Wrapped up in his cloak like a giant fruit bat in its wings, Aloth lay close to the outlander who sprawled unclad and at ease. The barbarian’s body is freckled from head to heels, dappled as a quail’s egg and adorable. And Aloth felt as though he could never give it enough affection – no amount of caress, kisses and lovebites could glut his own desire, could suffice for him till long after the moment of farewell.

“You said you like wine.” Reaching beneath waxed fabric, the other sought those paired dimples at the bottom of Aloth’s spine, and kneaded the flesh there by handfuls. “You mean the wine made from rice?”

“Those are very good, but the kind made from grapes is what I’d prefer. Sadly for me, they aren't the most common in the Deadfire.” Aloth narrowed his eyes – a tell-tale sign of pleasure, a secret to neither himself nor (lately) the other. And at this moment he did feel self-conscious, though not vulnerable.

“What is ‘grape’?” The barbarian’s eyebrows arched, apparently in bewilderment.

“A fruit, often round or oval in shape and can be a variety of colors. Black, purple, yellow, or green, for instance.”

“So, just like eggplants.”

“I gave a thoroughly terrible description. Allow me another chance – ”

“But that was meant to be a joke! How can it be so hard to make you laugh… Lipasalis has a lot of vineyards; it is wine country. Perhaps that’s one more thing to tickle your fancy – to make you happy, if you ever visit. The mountains have faces of sheer rock, have shadows of passing clouds cast upon them – have a beautiful fragrance when it rains. Oh, and maybe even try the goat cheese bathed with wine, with sweet and savory tastes, with reddish-purple veining over their white flesh… 

“Yet where will you stay, and with what shall I welcome you? Your host has nothing there anymore – no herd and no home, not even an honorable name. How will you even find me, a nameless one in a city as great as the capital of your own land?”

The carmine that suddenly rose over the other’s countenance – was it of anger, or what else so unpleasant to bear?
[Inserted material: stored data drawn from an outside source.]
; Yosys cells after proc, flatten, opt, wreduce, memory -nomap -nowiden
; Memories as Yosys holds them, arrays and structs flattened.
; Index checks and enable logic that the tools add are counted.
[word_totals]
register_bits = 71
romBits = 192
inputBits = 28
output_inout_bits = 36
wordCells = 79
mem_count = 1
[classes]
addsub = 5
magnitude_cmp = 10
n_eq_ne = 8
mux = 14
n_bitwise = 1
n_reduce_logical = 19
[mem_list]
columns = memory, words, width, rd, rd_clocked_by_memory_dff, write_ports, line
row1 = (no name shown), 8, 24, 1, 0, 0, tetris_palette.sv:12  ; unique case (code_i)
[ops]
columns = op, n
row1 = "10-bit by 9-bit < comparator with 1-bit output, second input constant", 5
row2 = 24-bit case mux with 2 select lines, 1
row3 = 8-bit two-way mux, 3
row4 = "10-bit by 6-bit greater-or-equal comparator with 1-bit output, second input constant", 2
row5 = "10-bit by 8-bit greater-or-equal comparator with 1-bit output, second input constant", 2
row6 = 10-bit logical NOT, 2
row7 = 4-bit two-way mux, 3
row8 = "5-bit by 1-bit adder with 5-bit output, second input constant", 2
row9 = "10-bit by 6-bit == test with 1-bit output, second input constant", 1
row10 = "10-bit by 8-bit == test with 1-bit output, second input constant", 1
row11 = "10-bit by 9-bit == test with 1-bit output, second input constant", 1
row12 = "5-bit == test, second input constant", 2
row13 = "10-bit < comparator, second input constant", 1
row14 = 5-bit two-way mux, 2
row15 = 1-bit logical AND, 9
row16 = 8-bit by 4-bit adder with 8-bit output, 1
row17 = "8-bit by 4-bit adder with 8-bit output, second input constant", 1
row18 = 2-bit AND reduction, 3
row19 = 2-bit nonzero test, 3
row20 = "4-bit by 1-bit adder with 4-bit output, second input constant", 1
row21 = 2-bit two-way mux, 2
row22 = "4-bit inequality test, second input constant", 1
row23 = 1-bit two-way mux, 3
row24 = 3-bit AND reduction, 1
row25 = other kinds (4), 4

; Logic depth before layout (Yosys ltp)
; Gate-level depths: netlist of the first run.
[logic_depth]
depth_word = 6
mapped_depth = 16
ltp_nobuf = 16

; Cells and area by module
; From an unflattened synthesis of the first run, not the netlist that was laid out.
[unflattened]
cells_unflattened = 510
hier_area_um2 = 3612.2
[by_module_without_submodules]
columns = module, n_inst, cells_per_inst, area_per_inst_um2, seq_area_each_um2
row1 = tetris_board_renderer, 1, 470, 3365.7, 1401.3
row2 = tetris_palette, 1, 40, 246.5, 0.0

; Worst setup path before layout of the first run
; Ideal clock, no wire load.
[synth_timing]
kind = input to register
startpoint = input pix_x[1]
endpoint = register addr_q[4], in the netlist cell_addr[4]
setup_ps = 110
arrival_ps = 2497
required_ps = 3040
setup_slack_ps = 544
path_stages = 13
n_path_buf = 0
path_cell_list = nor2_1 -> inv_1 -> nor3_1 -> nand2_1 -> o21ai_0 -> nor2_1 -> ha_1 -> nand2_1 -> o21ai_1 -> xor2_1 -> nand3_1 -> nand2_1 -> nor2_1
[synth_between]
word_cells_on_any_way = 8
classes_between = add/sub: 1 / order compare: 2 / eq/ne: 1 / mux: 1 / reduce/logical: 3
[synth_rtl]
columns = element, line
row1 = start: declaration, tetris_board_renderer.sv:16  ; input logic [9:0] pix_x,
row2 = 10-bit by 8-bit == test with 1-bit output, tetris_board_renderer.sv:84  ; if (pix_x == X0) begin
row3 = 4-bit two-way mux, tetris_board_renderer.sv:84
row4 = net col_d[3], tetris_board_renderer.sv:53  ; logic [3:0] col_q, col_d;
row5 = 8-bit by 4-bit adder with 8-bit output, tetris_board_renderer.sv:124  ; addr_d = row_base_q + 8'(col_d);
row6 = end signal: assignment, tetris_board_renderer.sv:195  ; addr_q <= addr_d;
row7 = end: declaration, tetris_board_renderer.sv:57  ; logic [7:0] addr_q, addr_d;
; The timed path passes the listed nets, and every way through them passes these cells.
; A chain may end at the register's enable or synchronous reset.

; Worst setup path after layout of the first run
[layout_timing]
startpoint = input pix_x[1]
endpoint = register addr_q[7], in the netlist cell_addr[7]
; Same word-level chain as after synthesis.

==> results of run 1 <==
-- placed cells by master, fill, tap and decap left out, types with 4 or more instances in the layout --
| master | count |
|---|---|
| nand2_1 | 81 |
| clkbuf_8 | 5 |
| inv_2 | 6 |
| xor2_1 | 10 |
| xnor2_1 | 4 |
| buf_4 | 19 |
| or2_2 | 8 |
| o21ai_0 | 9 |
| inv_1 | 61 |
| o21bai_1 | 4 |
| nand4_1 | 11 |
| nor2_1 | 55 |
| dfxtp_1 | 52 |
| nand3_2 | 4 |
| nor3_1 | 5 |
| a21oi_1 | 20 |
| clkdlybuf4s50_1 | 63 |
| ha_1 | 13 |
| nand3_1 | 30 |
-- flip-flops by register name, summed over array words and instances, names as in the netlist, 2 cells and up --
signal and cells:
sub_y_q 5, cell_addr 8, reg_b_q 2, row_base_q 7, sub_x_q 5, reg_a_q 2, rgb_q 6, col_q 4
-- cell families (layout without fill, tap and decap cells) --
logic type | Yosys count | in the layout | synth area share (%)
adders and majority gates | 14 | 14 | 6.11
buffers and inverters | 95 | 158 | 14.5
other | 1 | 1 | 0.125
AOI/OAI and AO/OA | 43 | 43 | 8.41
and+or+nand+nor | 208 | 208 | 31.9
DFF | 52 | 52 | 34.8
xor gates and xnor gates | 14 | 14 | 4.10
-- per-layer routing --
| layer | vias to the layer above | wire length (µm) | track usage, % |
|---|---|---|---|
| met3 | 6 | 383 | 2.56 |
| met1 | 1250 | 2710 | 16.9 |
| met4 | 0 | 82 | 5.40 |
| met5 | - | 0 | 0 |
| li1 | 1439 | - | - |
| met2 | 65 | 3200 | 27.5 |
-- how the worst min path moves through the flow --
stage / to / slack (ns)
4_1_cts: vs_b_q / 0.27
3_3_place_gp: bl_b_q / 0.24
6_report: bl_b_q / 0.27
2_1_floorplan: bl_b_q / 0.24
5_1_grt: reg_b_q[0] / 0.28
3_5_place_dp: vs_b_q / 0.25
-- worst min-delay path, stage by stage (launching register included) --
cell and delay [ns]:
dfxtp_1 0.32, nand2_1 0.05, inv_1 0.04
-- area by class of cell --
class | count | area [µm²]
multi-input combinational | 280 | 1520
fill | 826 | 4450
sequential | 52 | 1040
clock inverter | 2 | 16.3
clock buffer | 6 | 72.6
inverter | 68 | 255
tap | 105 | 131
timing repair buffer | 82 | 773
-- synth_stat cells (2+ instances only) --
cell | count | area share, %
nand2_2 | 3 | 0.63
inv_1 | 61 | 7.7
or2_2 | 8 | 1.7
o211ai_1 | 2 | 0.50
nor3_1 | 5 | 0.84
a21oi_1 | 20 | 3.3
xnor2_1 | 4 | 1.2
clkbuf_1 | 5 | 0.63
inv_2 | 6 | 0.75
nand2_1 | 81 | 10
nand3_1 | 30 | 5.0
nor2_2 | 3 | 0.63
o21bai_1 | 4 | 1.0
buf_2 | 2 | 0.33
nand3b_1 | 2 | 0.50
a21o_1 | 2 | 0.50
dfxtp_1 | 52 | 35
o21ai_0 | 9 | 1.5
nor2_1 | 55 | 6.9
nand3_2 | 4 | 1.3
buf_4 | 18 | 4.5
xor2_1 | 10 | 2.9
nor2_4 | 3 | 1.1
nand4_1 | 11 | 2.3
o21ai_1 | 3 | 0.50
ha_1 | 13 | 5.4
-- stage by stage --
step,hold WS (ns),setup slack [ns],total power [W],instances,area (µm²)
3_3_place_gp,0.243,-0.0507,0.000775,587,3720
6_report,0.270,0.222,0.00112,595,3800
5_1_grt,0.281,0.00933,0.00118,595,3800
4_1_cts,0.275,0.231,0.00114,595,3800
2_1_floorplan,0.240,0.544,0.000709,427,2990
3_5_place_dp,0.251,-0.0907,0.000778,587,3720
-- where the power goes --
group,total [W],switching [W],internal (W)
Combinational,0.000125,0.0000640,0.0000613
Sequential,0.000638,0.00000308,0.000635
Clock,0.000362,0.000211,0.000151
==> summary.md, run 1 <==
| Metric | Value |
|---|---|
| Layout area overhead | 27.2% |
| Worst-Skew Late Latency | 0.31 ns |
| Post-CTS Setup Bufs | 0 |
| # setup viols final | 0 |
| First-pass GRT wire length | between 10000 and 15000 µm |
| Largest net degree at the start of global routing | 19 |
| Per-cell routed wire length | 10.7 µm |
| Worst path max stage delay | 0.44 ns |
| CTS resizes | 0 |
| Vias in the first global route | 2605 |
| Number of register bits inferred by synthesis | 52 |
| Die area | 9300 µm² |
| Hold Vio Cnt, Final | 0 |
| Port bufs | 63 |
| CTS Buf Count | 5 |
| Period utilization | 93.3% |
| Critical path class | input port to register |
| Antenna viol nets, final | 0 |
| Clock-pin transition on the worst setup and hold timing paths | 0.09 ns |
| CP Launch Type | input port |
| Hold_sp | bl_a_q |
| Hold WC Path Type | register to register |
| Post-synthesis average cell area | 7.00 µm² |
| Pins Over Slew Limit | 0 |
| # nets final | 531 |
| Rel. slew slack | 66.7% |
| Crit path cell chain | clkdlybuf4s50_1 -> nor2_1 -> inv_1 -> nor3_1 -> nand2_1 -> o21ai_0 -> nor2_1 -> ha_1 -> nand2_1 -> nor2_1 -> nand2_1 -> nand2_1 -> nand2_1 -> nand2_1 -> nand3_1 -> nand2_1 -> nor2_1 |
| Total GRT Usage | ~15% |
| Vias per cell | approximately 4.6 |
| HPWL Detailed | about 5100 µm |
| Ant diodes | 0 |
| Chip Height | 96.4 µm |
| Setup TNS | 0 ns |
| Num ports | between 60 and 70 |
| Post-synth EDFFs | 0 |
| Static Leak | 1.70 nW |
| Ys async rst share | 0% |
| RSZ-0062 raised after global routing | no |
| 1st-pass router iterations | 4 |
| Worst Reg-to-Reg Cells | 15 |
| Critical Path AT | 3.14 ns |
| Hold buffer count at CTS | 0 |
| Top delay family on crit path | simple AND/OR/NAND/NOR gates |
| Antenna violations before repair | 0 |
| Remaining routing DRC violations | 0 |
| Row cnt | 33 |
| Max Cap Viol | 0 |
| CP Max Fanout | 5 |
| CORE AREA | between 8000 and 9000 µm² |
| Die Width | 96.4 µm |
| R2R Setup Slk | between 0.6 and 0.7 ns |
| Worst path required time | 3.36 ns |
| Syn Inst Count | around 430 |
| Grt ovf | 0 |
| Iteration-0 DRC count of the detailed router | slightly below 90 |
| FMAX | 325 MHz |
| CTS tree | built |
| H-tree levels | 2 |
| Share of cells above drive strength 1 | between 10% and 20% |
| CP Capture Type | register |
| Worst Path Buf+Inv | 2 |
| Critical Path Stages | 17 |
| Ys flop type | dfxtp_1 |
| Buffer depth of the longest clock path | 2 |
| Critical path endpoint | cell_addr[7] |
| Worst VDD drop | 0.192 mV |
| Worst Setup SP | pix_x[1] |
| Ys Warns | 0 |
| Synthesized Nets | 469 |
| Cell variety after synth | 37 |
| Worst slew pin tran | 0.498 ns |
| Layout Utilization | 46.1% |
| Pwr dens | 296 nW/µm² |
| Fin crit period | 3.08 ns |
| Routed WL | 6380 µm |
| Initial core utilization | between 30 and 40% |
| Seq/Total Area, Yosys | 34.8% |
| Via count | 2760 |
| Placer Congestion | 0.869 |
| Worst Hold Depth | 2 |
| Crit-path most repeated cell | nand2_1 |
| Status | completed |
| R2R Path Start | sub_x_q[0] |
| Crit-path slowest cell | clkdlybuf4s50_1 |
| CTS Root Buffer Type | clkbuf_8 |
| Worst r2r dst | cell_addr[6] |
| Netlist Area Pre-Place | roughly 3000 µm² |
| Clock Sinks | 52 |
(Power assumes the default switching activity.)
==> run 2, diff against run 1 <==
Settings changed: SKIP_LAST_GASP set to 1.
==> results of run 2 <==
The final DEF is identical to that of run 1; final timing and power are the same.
Intuitively, speaking softly the outlander’s name, Aloth drew the other’s head closer to lay upon his arm. For a few moments warm, scrumptious limbs draped across his own, then all of a sudden he was held with crushing violence against the other’s frame, the softer parts of his ribcage giving inward and scuffing against his insides – before just as suddenly he was released.

“You startled me.” A laugh of surprise and thrill forced its way from his lungs, and tears nearly from the corners of his eyes. “Are you sure you didn’t intend to kill me?”

“How else, then, can I let you go?” In the outlander’s eyes now was a rare, remarkable lack of mirth, yet all else remained there unchanged – a bitter fondness, the metallic, piercing color of copper.

“Very well… Do it slowly then, and by a thousand cuts.”